AWS Data Engineering
AWS Data Engineering
1. Overview
This post walks through how I set up a data engineering pipeline on AWS. The goal was to build a reliable, scalable system that ingests raw data, transforms it, and serves it up for analytics — all using managed AWS services so I’m not babysitting servers.

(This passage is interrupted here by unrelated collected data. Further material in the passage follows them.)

[config.mk]
export PLATFORM = sky130hd
export DESIGN_NAME = pfx_drain
export DESIGN_NICKNAME = d
export VERILOG_FILES = /design/src/rtl/pfx_pkg.sv /design/src/rtl/pfx_vbuf.sv /design/src/rtl/pfx_drain.sv
export SDC_FILE = /design/constraint.sdc
export NUM_CORES = 1
export LEC_CHECK = 0
export ABC_CLOCK_PERIOD_IN_PS = 6600
export CORE_ASPECT_RATIO = 1.25
export CORE_MARGIN = 2
export CORE_UTILIZATION = 49
export DETAILED_ROUTE_END_ITERATION = 10
export PLACE_DENSITY = 0.84
export SETUP_SLACK_MARGIN = 0.5
export SLEW_MARGIN = 15
export SYNTH_ARGS = -nofsm -noshare
export SYNTH_HDL_FRONTEND = slang
export SYNTH_HIERARCHICAL = 1
export SYNTH_SLANG_ARGS = --single-unit
[constraint.sdc]
create_clock -name clk -period 6.6 [get_ports clk]
set_input_delay 1.32 -clock clk [delete_from_list [all_inputs] [get_ports clk]]
set_output_delay 1.32 -clock clk [all_outputs]
set_load 0.01 [all_outputs]
[src/rtl/pfx_pkg.sv]
// Shared definitions for the prefix-sum output path: default sizes,
// index-width helper and drain FSM state encoding.
package pfx_pkg;

   localparam int IWIDTH_DEF = 8;
   localparam int V_LEN_DEF  = 16;

   function automatic int idx_w(input int n);
      return (n < 2) ? 1 : $clog2(n);
   endfunction

   localparam int IDX_W = idx_w(V_LEN_DEF);

   typedef logic [0:0] state_t;
   localparam state_t IDLE  = 1'b0;
   localparam state_t DRAIN = 1'b1;

endpackage

[src/rtl/pfx_vbuf.sv]
// Two-slot ping-pong vector store with occupancy count and an element read port
// that can look at either the current read slot or the one behind it.
module pfx_vbuf import pfx_pkg::*; #(
   parameter int IWIDTH = IWIDTH_DEF,
   parameter int V_LEN  = V_LEN_DEF,
   localparam int XW    = idx_w(V_LEN)
) (
   input  logic                     clk,
   input  logic                     rst,
   input  logic                     wr,
   input  logic [V_LEN*IWIDTH-1:0]  wdata,
   input  logic                     free,
   input  logic                     rd_other,
   input  logic [XW-1:0]            ridx,
   output logic [IWIDTH-1:0]        rdata,
   output logic                     full,
   output logic                     empty
);

   logic [V_LEN-1:0][IWIDTH-1:0] slot [2];
   logic                         wr_ptr;
   logic                         rd_ptr;
   logic [1:0]                   count;

   always_ff @(posedge clk or posedge rst) begin
      if (rst) begin
         wr_ptr <= 1'b0;
         rd_ptr <= 1'b0;
         count  <= 2'd0;
      end else begin
         if (wr)
            wr_ptr <= ~wr_ptr;
         if (free)
            rd_ptr <= ~rd_ptr;
         count <= count + {1'b0, wr} - {1'b0, free};
      end
   end

   // Slot contents need no reset; occupancy alone decides what is valid.
   always_ff @(posedge clk) begin
      if (wr)
         slot[wr_ptr] <= wdata;
   end

   assign rdata = slot[rd_ptr ^ rd_other][ridx];
   assign full  = (count == 2'd2);
   assign empty = (count == 2'd0);

endmodule

[src/rtl/pfx_drain.sv]
// Buffers prefix-sum result vectors and streams them out one element per
// cycle over valid/ready, flagging vectors dropped while both slots are busy.
module pfx_drain import pfx_pkg::*; #(
   parameter int IWIDTH = IWIDTH_DEF,
   parameter int V_LEN  = V_LEN_DEF,
   localparam int XW    = idx_w(V_LEN)
) (
   input  logic                     clk,
   input  logic                     rst,
   input  logic                     valid_in,
   input  logic [V_LEN*IWIDTH-1:0]  ivec,
   output logic                     out_valid,
   input  logic                     out_ready,
   output logic [IWIDTH-1:0]        out_data,
   output logic [XW-1:0]            out_idx,
   output logic                     out_last,
   output logic                     busy,
   output logic                     overflow
);

   localparam logic [XW-1:0] LAST_IDX = XW'(V_LEN - 1);

   state_t            state;
   logic              hs, fin, accept, full, empty, rd_other;
   logic [XW-1:0]     ridx;
   logic [IWIDTH-1:0] rdata;

   assign out_valid = (state == DRAIN);
   assign hs        = out_valid & out_ready;
   assign fin       = hs & out_last;
   // A slot freed by the final handshake can take a new vector the same cycle.
   assign accept    = valid_in & (~full | fin);
   assign busy      = ~empty;

   // Next element to present: idx+1 mid-vector, else element 0 of the next slot.
   always_comb begin
      rd_other = fin;
      ridx     = (hs & ~out_last) ? out_idx + 1'b1 : '0;
   end

   pfx_vbuf #(.IWIDTH(IWIDTH), .V_LEN(V_LEN)) u_vbuf (
      .clk      (clk),
      .rst      (rst),
      .wr       (accept),
      .wdata    (ivec),
      .free     (fin),
      .rd_other (rd_other),
      .ridx     (ridx),
      .rdata    (rdata),
      .full     (full),
      .empty    (empty)
   );

   always_ff @(posedge clk or posedge rst) begin
      if (rst) begin
         state    <= IDLE;
         out_data <= '0;
         out_idx  <= '0;
         out_last <= 1'b0;
         overflow <= 1'b0;
      end else begin
         if (valid_in & ~accept)
            overflow <= 1'b1;
         if (state == IDLE) begin
            if (~empty) begin
               state    <= DRAIN;
               out_data <= rdata;
               out_idx  <= ridx;
               out_last <= (ridx == LAST_IDX);
            end
         end else if (hs) begin
            // Stay in DRAIN mid-vector, or at the end when the other slot holds a vector.
            if (~out_last | full) begin
               out_data <= rdata;
               out_idx  <= ridx;
               out_last <= (ridx == LAST_IDX);
            end else begin
               state    <= IDLE;
               out_data <= '0;
               out_idx  <= '0;
               out_last <= 1'b0;
            end
         end
      end
   end

endmodule

==> run summary, run 1 <==
Status - complete, no violations
Hold WS - 0.511 ns
Yosys top cell by area - edfxtp_1
HP Class - reg2reg
Starting Density - 49.9%
Unique cell type count in the Yosys netlist - 41
Synth cell count leaders - 256 x edfxtp_1, 229 x nand2_1, 74 x nand3_1
First-pass GRT wire length - 39.2 mm
Total CTS buffers - 26
Final HPWL DP - 17.0 mm
Initial DRC Count - 1085
R2R depth - 9
Layout fillers - 1462
Final TNS setup - 0 ns
Final Non-Filler Cells - 1211
CTS Root Buffer Type - clkbuf_16
DRC violations left - 0
Die Width - 136 um
Hold wc startpoint - overflow
Area post-placement - 0.0125 mm^2
Drt first pass iters - 6
Worst R2R Setup Slack - 3.09 ns
Final instance area - 0.0133 mm^2
Crit path required time - 7.01 ns
CTS tree - built
Crit-path max FO - 19
RSZ-0062 raised after global routing - false
Syn Area/Cell - 13.9 um^2
Ys async rst share - 6.91%
GRT Total Usage - 22.6%
Final Hold Vio Count - 0
Vias per inst - 5.87
DR vias - 7104
Crit path DAT - 4.77 ns
Final min period - 4.37 ns
Height of the die - 170 um
Hold EP - overflow
Post-cts resize count - 0
Synth Instances - 771
Min setup slack post-route - 2.23 ns
Post-Syn Nets - 906
Final Skew - 0.0201 ns
Final period utilization - 66.2%
Peak VDD IR - 0.291 mV
Per-cell routed wire length - 21.8 um
CTS max path bufs - 3
Core ar. - 0.0215 mm^2
Cell Pwr Density - 423 mW/mm^2
Synth top area cells - edfxtp_1 72%, nand2_1 8.0%, dfrtp_1 4.4%, nand3_1 3.4%, a31oi_1 2.8%
Gp weighted congestion - 0.800
Vias in the first global route - 6990
Initial antenna violation count - 0
Clk slew on worst S/H paths - 0.06 ns
Setup Slack @ Placement - 1.91 ns
Slew Viols, Final - 0
Crit. End Element - flop
WHS Path Cells - 1
Die area - 0.0231 mm^2
RR Endpoint - out_data[5]
Max Cap Viol - 0
Highest clock rate - 0.229 GHz
Layout net count - 1048
Slew headroom - 40.6%
Worst Setup SP - out_ready
Post-CTS setup buffers - 0
Reg2Reg Launch Point - out_last
Top FF cell, synth - edfxtp_1
I/O pin total - 148
CP Launch Type - input port
FF+latch count, synth - 275
Area share of the largest cell type after synthesis - 71.5%
Latest clock arrival within the worst-skew pair - 0.53 ns
Most common cell in the synthesized netlist - edfxtp_1
Pleak - 0.00475 uW
I/O Buffers - 147
Hold_buf cts - 0
Register area share after synthesis - 76.0%
Post-synth EDFFs - 256
YS warnings - 6
CTS H-tree depth - 1
# diodes - 0
Routed wire length - 26.4 mm
DRT antenna net count - 0
Clk sinks - 275
Post-Synthesis Cell Area - 0.0107 mm^2
Layout Area Growth over Synthesis - 24.2%
Worst setup path class - in2reg
Share of layout cells above drive strength 1 - 6.76%
Row cnt - 60
Placed insts - 1164
Final Setup Violations - 0
Worst Max-Slew Pin Slew - 0.890 ns
Congestion Overflow GR - 0
Largest net degree at the start of global routing - 86
[worst max-delay path, cell delays in order]
cell and delay (ns):
clkdlybuf4s50_1 0.56, nand3b_1 0.24, nor2_1 0.69, nor2b_2 0.72, buf_4 0.38, and3_1 0.21, a31oi_1 0.05, a31oi_1 0.25
nand3_1 0.12, a22o_1 0.22
[stage by stage]
step                      util (%)  total power (uW)
after CTS                     61.9              5630
after detailed placement      58.2              4200
after global placement        58.2              4150
after floorplan                  -              3610
final                         61.9              5640
after global routing          61.9              5870
[power by group]
part	internal [uW]	switching, uW	total, uW
registers	2390	148	2530
clock network	819	604	1420
logic	573	1110	1680
[logic make-up after synthesis]
logic type               Yosys count  synth area share, %
AND/OR/NAND/NOR                  350                 14.1
flip-flops                       275                 76.0
AO/OA/AOI/OAI                     76                 5.16
buffers and inverters             51                 2.08
XOR/XNOR                           8                0.722
multiplexers                       8                 1.66
adder cells (fa/ha/maj)            3                0.349
[sequential cells by signal (all words and copies together) (netlist names)]
register	cells
u_vbuf/slot	256
u_vbuf/count	2
out_idx	4
out_data	8
overflow	1
out_valid	1
u_vbuf/rd_ptr	1
out_last	1
u_vbuf/wr_ptr	1
[area by class of cell]
type                    instances  area [um^2]  area share, %
clock buffers                  31          691           5.18
multi-input cells             445         2410           18.0
repair buffers                157         1580           11.9
inverters                       8         30.0          0.225
clock inverters                16          121          0.909
flip-flops and latches        275         8160           61.2
well taps                     279          349           2.62
[how the worst max path moves through the flow]
stage / end / slack (ns) / depth (start not counted)
6_report: out_data[5] / 2.23 / 10
5_1_grt: out_data[4] / 2.02 / 10
4_1_cts: out_data[5] / 2.29 / 10
3_5_place_dp: out_data[5] / 1.91 / 10
3_3_place_gp: out_data[4] / 2.11 / 10
2_1_floorplan: u_vbuf/slot[0][0] / 0.92 / 3
[metal layers]
metal	global-route usage, %	part of all wire (%)	vias to the layer above
li1	-	-	3126
met1	28.9	35	3397
met2	38.0	50	498
met3	4.24	11	83
met4	9.01	4.0	0
met5	0	0	-
[placed cells by master, fill, tap and decap left out, drive strengths merged, types with 5 or more instances in the layout]
master and instances:
edfxtp 256, nand2 229, clkdlybuf4s50 147, nand3 74
a31oi 48, clkbuf 31, dfrtp 19, nand4 16
clkinv 14, a22o 10, buf 10, and3 9
inv 8, o211a 7, nor2 7, mux4 7
nor2b 6, xnor2 5
No activity file was read; power rests on OpenSTA's default activity.
==> run 2, diff against run 1 <==
--- a/config.mk
+++ b/config.mk
@@ -5,7 +5,7 @@
 export SDC_FILE = /design/constraint.sdc
 export NUM_CORES = 1
 export LEC_CHECK = 0
-export ABC_CLOCK_PERIOD_IN_PS = 6600
+export ABC_CLOCK_PERIOD_IN_PS = 3700
 export CORE_ASPECT_RATIO = 1.25
 export CORE_MARGIN = 2
 export CORE_UTILIZATION = 49
==> constraint.sdc (replaced) <==
create_clock -name clk -period 3.7 [get_ports clk]
set_input_delay 0.74 -clock clk [delete_from_list [all_inputs] [get_ports clk]]
set_output_delay 0.74 -clock clk [all_outputs]
set_load 0.01 [all_outputs]
==> run 2 against run 1 <==
  * Worst setup slack worse by 1.6 ns
  * Power up 87%
  * Hold slack worse by 0.053 ns
  * Wire length up 3.5%
  * Sequential share of layout area down 1.8 points
  * Clock-buffer cell count up 3
  * Clock skew down 0.0025 ns
  * Clock power up 92%
  * Non-clock buffer count up 26
  * Cell count up 2.2%
  * Critical path depth unchanged
  * Critical endpoint is now out_data[4]
  * Largest power group unchanged
==> run summary, run 2 (same netlist as run 1, synthesis figures left out) <==
Drt first pass iters - 5 (-1)
Cell Pwr Density - 766 mW/mm^2 (+81%)
HP Class - in2async
Initial DRC Count - 950 (-12%)
Routed wire length - 27.3 mm (+3.5%)
RSZ-0062 raised after global routing - false
Final TNS setup - 0 ns (unchanged)
NetSw - 3400 uW (+83%)
Worst Setup SP - out_ready
Vias per inst - 5.85 (-0.29%)
CP Launch Type - input port
RR Endpoint - out_data[4]
Final Setup Violations - 0 (unchanged)
# diodes - 0 (unchanged)
Crit path required time - 4.11 ns (-2.90 ns)
Max Cap Viol - 0 (unchanged)
Gp weighted congestion - 0.853 (+6.6%)
Top flop regs - u_vbuf/slot (256), out_data (8), out_idx (4)
Commonest non-fill, non-tap cell in the layout - edfxtp_1
Layout fillers - 1459 (-0.21%)
Crit-path max FO - 11 (-8)
Commonest cells after routing, fill and taps aside - 256 x edfxtp_1, 229 x nand2_1, 147 x clkdlybuf4s50_1, 73 x nand3_1, 48 x a31oi_1
CTS Root Buffer Type - clkbuf_16
Reg power frac - 43.1% (-1.8 points)
Row cnt - 60 (unchanged)
Core ar. - 0.0215 mm^2 (unchanged)
DR vias - 7241 (+1.9%)
Share of layout cells above drive strength 1 - 10.1% (+3.4 points)
Crit. End Element - flop
Per-cell routed wire length - 22.1 um (+1.2%)
Slew headroom - 56.1% (+16 points)
Crit path DAT - 3.50 ns (-1.27 ns)
Height of the die - 170 um (unchanged)
Critical Path, Cell by Cell - clkdlybuf4s50_1 > nand3_4 > inv_1 > xnor2_4 > buf_4 > mux4_2 > o211a_1 > a31oi_1 > nand3_1 > a22o_1
Clock power frac - 25.8% (+0.6 points)
Worst R2R Setup Slack - 0.93 ns (-2.16 ns)
Crit path largest cell delay - 0.54 ns (-0.18 ns)
Largest Register - u_vbuf/slot
Pleak - 0.00495 uW (+4.2%)
Latest clock arrival within the worst-skew pair - 0.53 ns (about the same)
Clk sinks - 275 (unchanged)
Die area - 0.0231 mm^2 (unchanged)
Clk slew on worst S/H paths - 0.06 ns (about the same)
Largest register FFs - 256 (unchanged)
Layout net count - 1074 (+2.5%)
GRT Total Usage - 23.4% (+0.86 points)
Total CTS buffers - 26 (unchanged)
DRC violations left - 0 (unchanged)
Largest net degree at the start of global routing - 55 (-36%)
Slew Viols, Final - 0 (unchanged)
Worst setup path class - in2reg
Status - complete, no violations
Final HPWL DP - 18.5 mm (+9.1%)
First-pass GRT wire length - 40.7 mm (+3.6%)
DRT antenna net count - 0 (unchanged)
CTS tree - built
CP max stage cell - clkdlybuf4s50_1
Initial antenna violation count - 0 (unchanged)
Worst Max-Slew Pin Slew - 0.659 ns (-0.231 ns)
Final Hold Vio Count - 0 (unchanged)
Switch share - 32.3% (-0.69 points)
Setup Slack @ Placement - 0.0609 ns (-1.85 ns)
Final period utilization - 83.5%
Highest clock rate - 0.324 GHz
Vias in the first global route - 7238 (+3.5%)
Peak VDD IR - 0.445 mV (+53%)
Congestion Overflow GR - 0 (unchanged)
I/O Buffers - 147 (unchanged)
CTS max path bufs - 3 (unchanged)
Reg2Reg Launch Point - out_valid
Starting Density - 49.9% (unchanged)
I/O pin total - 148 (unchanged)
R2R depth - 9 (unchanged)
Final min period - 3.09 ns
Layout Area Growth over Synthesis - 27.9%
Comb pwr share - 31.1% (+1.2 points)
CTS H-tree depth - 1 (unchanged)
Die Width - 136 um (unchanged)
Pint - 7120 uW (+89%)
Final Skew - 0.0176 ns (-0.00252 ns)
Min setup slack post-route - 0.612 ns (-1.62 ns)
## run 2: changes by cell type in the layout (fill, tap and decap cells not counted), sizes merged
| cell | before | now |
|---|---|---|
| clkinv | 14 | 9 |
| inv | 8 | 9 |
| clkbuf | 31 | 34 |
| bufinv | 2 | 4 |
| buf | 10 | 36 |
## run 2: worst max path at each step
stage	endpoint	slack [ns]
after floorplan	u_vbuf/slot[0][0]	0.29
after global placement	out_data[6]	0.14
after detailed placement	out_data[6]	0.06
after CTS	out_data[6]	0.52
after global routing	out_data[4]	0.52
final	out_data[4]	0.61
## run 2: timing repair
item | CTS | global route
hold buffers | 0 | 0
buffers inserted | 0 | 6
setup endpoints to repair | 0 | 8
resized for setup | 0 | 1
## run 2: through the flow
step | instance area (um^2) | hold slack, ns | utilization (%) | cells | total power (uW)
6_report | 13700 | 0.458 | 63.8 | 1238 | 10500
5_1_grt | 13700 | 0.474 | 63.8 | 1238 | 10900
4_1_cts | 13700 | 0.460 | 63.6 | 1232 | 10500
3_5_place_dp | 12800 | 0.482 | 59.5 | 1184 | 7730
3_3_place_gp | 12800 | 0.467 | 59.5 | 1184 | 7590
2_1_floorplan | 10800 | 0.506 | - | 771 | 6410
## run 2: critical path: cells and delay by family
family,cells,cell delay [ns]
compound gates,3,0.76
xor+xnor,1,0.36
buf+inv,3,0.86
mux,1,0.49
simple gates,2,0.28
## run 2: routing by layer
| metal | share of wire, % | track usage (%) | vias to the layer above | wire length [um] |
|---|---|---|---|---|
| met1 | 36 | 29.7 | 3545 | 9720 |
| met2 | 51 | 40.1 | 438 | 13900 |
| met4 | 4.0 | 9.69 | 0 | 1090 |
| met3 | 9.4 | 3.55 | 69 | 2560 |
| met5 | 0 | 0 | - | 0 |
| li1 | - | - | 3189 | - |
## run 2: area by class of cell
cell class                 instances  area [um^2]  area share, %
sequential                       275         8160           59.4
multi-input combinational        445         2430           17.7
timing repair buffer             183         1890           13.8
clock buffer                      34          702           5.11
tap                              279          349           2.54
clock inverter                    14          174           1.27
inverter                           8         30.0          0.219
## run 2: power groups by stage
stage	sequential (uW)	combinational, uW	clock [uW]
finish	4530	3280	2720
global placement	4540	3060	0
floorplan	4540	1870	0
CTS	4520	3190	2740
detailed placement	4580	3150	0
global route	4580	3500	2850
==> run 3, diff against run 2 <==
--- a/config.mk
+++ b/config.mk
@@ -5,7 +5,7 @@
 export SDC_FILE = /design/constraint.sdc
 export NUM_CORES = 1
 export LEC_CHECK = 0
-export ABC_CLOCK_PERIOD_IN_PS = 3700
+export ABC_CLOCK_PERIOD_IN_PS = 2600
 export CORE_ASPECT_RATIO = 1.25
 export CORE_MARGIN = 2
 export CORE_UTILIZATION = 49
==> constraint.sdc (replaced) <==
create_clock -name clk -period 2.6 [get_ports clk]
set_input_delay 0.52 -clock clk [delete_from_list [all_inputs] [get_ports clk]]
set_output_delay 0.52 -clock clk [all_outputs]
set_load 0.01 [all_outputs]
==> run 3 against run 2 <==
  * Clock power grew 37%
  * Largest power group unchanged
  * First-iteration DRC count rose by 16%
  * Critical path depth is the same
  * Flip-flop and latch count unchanged
  * Largest cell class unchanged
  * Final area rose by 4.0%
  * Clock-buffer cell count is 2 lower
  * Register-to-register slack got worse by 0.85 ns
  * Hold slack worse by 0.25 ns
  * Global-route usage grew 1.8 points
==> run summary, run 3 (same netlist as run 1, synthesis figures left out) <==
Row cnt - 60 (unchanged)
Status - complete, no violations
Max Cap Viol - 0 (unchanged)
Final TNS setup - 0 ns (unchanged)
Crit path required time - 3.01 ns (-1.10 ns)
HP Class - in2async
Routed wire length - 28.9 mm (+5.9%)
WL met3 - 2.80 mm (+9.4%)
Die Width - 136 um (unchanged)
Largest Register - u_vbuf/slot
Worst Max-Slew Pin Slew - 0.693 ns (+0.0343 ns)
Highest clock rate - 0.396 GHz
Layout Area Growth over Synthesis - 33.0%
Crit path DAT - 2.93 ns (-0.57 ns)
Hold_buf cts - 0 (unchanged)
Top flop regs - u_vbuf/slot (256), out_data (8), out_idx (4)
Layout fillers - 1378 (-5.6%)
# diodes - 0 (unchanged)
I/O Buffers - 147 (unchanged)
Pleak - 0.00522 uW (+5.5%)
WL met2 - 14.8 mm (+6.4%)
RSZ-0062 raised after global routing - true
Multi-input gate area - 0.00251 mm^2 (+3.3%)
Clk slew on worst S/H paths - 0.06 ns (about the same)
Final Skew - 0.00734 ns (-0.0102 ns)
Die area - 0.0231 mm^2 (unchanged)
Initial antenna violation count - 0 (unchanged)
Vias in the first global route - 7572 (+4.6%)
Top sig layer - met4
Final min period - 2.52 ns
GRT Total Usage - 25.2% (+1.8 points)
Hold WS - 0.211 ns (-0.247 ns)
Crit path largest cell delay - 0.50 ns (-0.04 ns)
Crit. End Element - flop
Height of the die - 170 um (unchanged)
I/O pin total - 148 (unchanged)
Clk sinks - 275 (unchanged)
Commonest cells after routing, fill and taps aside - 256 x edfxtp_1, 229 x nand2_1, 143 x clkdlybuf4s50_1, 73 x nand3_1, 50 x buf_4
Core ar. - 0.0215 mm^2 (unchanged)
Slew headroom - 53.8% (-2.3 points)
Cell Pwr Density - 1100 mW/mm^2 (+44%)
Gp weighted congestion - 0.822 (-3.6%)
Latest clock arrival within the worst-skew pair - 0.53 ns (about the same)
M1 WL - 10.3 mm (+5.7%)
DR vias - 7501 (+3.6%)
Commonest non-fill, non-tap cell in the layout - edfxtp_1
Sequential Area - 0.00817 mm^2 (about the same)
Starting Density - 49.9% (unchanged)
Initial DRC Count - 1098 (+16%)
Worst setup path class - reg2reg
CTS Root Buffer Type - clkbuf_16
Largest net degree at the start of global routing - 47 (-15%)
Final core utilization - 66.3% (+2.6 points)
Critical Path, Cell by Cell - nand3_4 > clkinvlp_4 > xnor2_4 > buf_12 > buf_6 > mux4_2 > o211a_1 > a31oi_1 > nand3_1 > a22o_1
CTS H-tree depth - 1 (unchanged)
Drt first pass iters - 5 (unchanged)
Layout net count - 1119 (+4.2%)
Peak VDD IR - 0.672 mV (+51%)
R2R depth - 10 (+1)
Per-cell routed wire length - 22.6 um (+2.4%)
Final HPWL DP - 19.4 mm (+4.6%)
DRC violations left - 0 (unchanged)
Slew Viols, Final - 0 (unchanged)
DRT antenna net count - 0 (unchanged)
Final Hold Vio Count - 0 (unchanged)
Share of layout cells above drive strength 1 - 15.7% (+5.6 points)
Final Setup Violations - 0 (unchanged)
Crit-path max FO - 6 (-5)
CTS tree - built
Congestion Overflow GR - 0 (unchanged)
CP max stage cell - mux4_2
Final period utilization - 97.0%
Largest register FFs - 256 (unchanged)
Vias per inst - 5.86 (+0.11%)
Total CTS buffers - 26 (unchanged)
CTS max path bufs - 3 (unchanged)
CP Launch Type - flop
First-pass GRT wire length - 43.4 mm (+6.8%)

The pipeline follows a classic Extract → Transform → Load (ETL) pattern, with a few extras like orchestration, monitoring, and cost controls baked in.
2. Architecture
Here’s the high-level flow:
Data Sources → S3 (Raw) → Glue (Transform) → S3 (Processed) → Athena / Redshift → Dashboard
↑
Step Functions (Orchestration)
↑
EventBridge (Scheduling)
| Component | AWS Service | Role |
|---|---|---|
| Storage | S3 | Landing zone for raw and processed data |
| Catalog | Glue Data Catalog | Schema discovery and metadata management |
| ETL | Glue Jobs (PySpark) | Data cleaning, transformation, aggregation |
| Orchestration | Step Functions | Coordinate multi-step ETL workflows |
| Scheduling | EventBridge | Trigger pipelines on a schedule or event |
| Query | Athena | Serverless SQL queries on S3 data |
| Warehouse | Redshift (optional) | Heavy analytical workloads |
| Monitoring | CloudWatch | Logs, metrics, and alerts |
| IAM | IAM Roles & Policies | Least-privilege access across services |
3. Data Ingestion
Raw data lands in S3 — could be CSVs, JSON, or Parquet files from APIs, databases, or streaming sources. I organize the bucket with a partitioned structure:
s3://my-data-lake/
raw/
source=api_a/
year=2026/month=02/day=21/
data.json
processed/
table_name/
year=2026/month=02/
part-00000.parquet
For real-time ingestion, Kinesis Data Firehose can stream data directly into S3 with automatic batching and compression.
4. Transformation with Glue
AWS Glue handles the heavy lifting. I write PySpark jobs that:
- Clean — Drop nulls, fix data types, deduplicate.
- Transform — Join datasets, calculate derived fields, aggregate.
- Partition — Write output in Parquet format, partitioned by date for fast querying.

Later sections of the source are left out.